- Exercise objective
Go through the listing below and state how many of its lines include "worst". Write only that number.

- The data

*** Begin section ***

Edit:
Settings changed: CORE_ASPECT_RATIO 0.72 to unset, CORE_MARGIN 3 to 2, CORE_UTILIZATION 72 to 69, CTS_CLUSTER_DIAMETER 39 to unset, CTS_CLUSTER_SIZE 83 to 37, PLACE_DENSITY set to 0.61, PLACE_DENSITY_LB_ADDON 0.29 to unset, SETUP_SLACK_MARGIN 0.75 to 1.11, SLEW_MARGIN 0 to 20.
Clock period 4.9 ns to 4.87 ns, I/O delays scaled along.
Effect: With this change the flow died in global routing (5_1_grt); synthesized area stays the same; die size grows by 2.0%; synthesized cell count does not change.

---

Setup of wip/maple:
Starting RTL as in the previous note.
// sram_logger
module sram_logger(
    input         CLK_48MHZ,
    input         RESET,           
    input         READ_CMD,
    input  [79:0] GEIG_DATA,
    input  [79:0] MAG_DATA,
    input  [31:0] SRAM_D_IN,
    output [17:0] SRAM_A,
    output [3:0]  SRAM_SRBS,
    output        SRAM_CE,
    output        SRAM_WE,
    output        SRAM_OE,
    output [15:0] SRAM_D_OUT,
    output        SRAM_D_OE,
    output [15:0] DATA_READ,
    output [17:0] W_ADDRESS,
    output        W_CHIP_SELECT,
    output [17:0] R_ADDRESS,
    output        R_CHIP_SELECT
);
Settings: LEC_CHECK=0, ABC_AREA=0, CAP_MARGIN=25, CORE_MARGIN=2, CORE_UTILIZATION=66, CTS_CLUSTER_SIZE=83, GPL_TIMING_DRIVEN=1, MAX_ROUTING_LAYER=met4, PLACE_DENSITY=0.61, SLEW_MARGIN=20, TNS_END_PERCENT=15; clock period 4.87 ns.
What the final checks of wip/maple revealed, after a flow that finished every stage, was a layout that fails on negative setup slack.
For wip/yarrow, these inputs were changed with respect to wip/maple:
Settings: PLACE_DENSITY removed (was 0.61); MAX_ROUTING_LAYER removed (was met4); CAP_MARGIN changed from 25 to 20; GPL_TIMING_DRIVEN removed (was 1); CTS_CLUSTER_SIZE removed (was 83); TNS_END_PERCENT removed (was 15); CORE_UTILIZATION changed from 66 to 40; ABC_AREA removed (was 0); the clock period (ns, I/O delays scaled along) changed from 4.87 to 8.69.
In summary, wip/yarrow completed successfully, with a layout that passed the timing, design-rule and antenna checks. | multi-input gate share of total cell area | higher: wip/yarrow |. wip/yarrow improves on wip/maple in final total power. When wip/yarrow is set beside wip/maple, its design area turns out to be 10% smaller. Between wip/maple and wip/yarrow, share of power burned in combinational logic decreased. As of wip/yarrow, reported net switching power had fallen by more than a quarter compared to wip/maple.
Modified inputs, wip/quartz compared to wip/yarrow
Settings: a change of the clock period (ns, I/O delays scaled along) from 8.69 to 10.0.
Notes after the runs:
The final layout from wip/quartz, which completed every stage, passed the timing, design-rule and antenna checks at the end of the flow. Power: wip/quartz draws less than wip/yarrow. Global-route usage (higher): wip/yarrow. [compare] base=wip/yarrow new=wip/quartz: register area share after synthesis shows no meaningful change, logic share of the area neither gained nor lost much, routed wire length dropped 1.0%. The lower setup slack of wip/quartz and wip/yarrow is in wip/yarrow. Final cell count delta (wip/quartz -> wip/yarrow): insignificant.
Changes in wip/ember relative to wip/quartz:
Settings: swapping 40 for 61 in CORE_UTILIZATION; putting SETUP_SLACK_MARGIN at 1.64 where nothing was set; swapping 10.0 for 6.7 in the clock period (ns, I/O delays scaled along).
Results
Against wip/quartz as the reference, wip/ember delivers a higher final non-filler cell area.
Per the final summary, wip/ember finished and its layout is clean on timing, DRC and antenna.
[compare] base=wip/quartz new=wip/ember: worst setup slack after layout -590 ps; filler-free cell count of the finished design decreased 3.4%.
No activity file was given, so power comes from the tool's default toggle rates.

*** End section ***
*** Begin section ***

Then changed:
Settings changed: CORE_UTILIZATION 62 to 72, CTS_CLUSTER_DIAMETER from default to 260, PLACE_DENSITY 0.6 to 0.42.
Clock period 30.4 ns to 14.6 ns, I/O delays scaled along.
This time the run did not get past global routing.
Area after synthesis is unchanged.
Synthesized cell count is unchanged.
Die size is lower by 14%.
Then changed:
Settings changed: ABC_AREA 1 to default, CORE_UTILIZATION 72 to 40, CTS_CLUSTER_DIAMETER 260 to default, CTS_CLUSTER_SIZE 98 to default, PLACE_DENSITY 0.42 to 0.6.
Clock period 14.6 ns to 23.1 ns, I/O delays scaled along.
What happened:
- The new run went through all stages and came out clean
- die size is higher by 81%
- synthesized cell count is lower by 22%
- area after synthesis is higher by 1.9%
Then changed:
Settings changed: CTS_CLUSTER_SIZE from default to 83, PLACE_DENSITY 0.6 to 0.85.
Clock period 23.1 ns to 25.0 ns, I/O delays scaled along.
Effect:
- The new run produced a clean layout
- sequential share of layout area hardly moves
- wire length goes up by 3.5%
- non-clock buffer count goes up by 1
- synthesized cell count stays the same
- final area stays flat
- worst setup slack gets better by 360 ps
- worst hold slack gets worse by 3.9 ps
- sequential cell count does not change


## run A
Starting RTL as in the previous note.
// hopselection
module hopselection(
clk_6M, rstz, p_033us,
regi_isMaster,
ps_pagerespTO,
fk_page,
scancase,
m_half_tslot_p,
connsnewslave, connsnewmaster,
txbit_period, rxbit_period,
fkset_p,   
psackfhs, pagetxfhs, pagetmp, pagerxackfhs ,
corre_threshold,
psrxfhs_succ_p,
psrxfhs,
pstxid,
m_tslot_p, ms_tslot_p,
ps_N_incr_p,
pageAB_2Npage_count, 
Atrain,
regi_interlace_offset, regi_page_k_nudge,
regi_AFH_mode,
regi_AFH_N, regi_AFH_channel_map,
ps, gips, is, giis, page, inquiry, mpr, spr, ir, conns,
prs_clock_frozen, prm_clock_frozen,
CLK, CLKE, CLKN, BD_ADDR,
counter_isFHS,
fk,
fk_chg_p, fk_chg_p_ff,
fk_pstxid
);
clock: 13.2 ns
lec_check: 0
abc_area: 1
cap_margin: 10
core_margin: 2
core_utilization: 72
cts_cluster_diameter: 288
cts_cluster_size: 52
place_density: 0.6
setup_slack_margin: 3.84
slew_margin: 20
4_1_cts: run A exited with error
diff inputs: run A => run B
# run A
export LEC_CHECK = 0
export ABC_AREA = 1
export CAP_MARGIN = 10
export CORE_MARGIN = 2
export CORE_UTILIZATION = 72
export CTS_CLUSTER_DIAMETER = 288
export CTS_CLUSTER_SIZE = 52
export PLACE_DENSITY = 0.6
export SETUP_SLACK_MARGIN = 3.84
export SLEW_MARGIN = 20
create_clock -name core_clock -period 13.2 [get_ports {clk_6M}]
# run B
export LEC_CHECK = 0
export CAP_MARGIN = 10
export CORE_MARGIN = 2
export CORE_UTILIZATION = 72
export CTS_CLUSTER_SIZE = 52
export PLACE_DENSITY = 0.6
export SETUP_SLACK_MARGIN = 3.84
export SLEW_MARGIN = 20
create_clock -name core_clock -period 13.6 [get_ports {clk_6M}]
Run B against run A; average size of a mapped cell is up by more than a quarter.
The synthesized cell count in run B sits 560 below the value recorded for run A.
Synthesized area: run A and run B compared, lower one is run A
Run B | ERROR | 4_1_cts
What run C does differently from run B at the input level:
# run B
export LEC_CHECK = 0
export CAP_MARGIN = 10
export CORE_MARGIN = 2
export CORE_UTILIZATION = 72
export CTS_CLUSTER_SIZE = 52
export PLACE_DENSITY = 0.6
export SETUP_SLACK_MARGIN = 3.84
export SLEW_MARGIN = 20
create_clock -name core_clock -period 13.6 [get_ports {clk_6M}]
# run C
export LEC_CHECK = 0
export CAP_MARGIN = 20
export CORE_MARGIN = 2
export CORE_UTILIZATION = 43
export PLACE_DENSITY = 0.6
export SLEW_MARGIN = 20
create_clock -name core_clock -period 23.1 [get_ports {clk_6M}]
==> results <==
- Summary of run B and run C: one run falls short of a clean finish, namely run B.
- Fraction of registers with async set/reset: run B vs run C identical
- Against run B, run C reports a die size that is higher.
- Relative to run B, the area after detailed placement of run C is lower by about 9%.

*** End section ***

- Answer box
3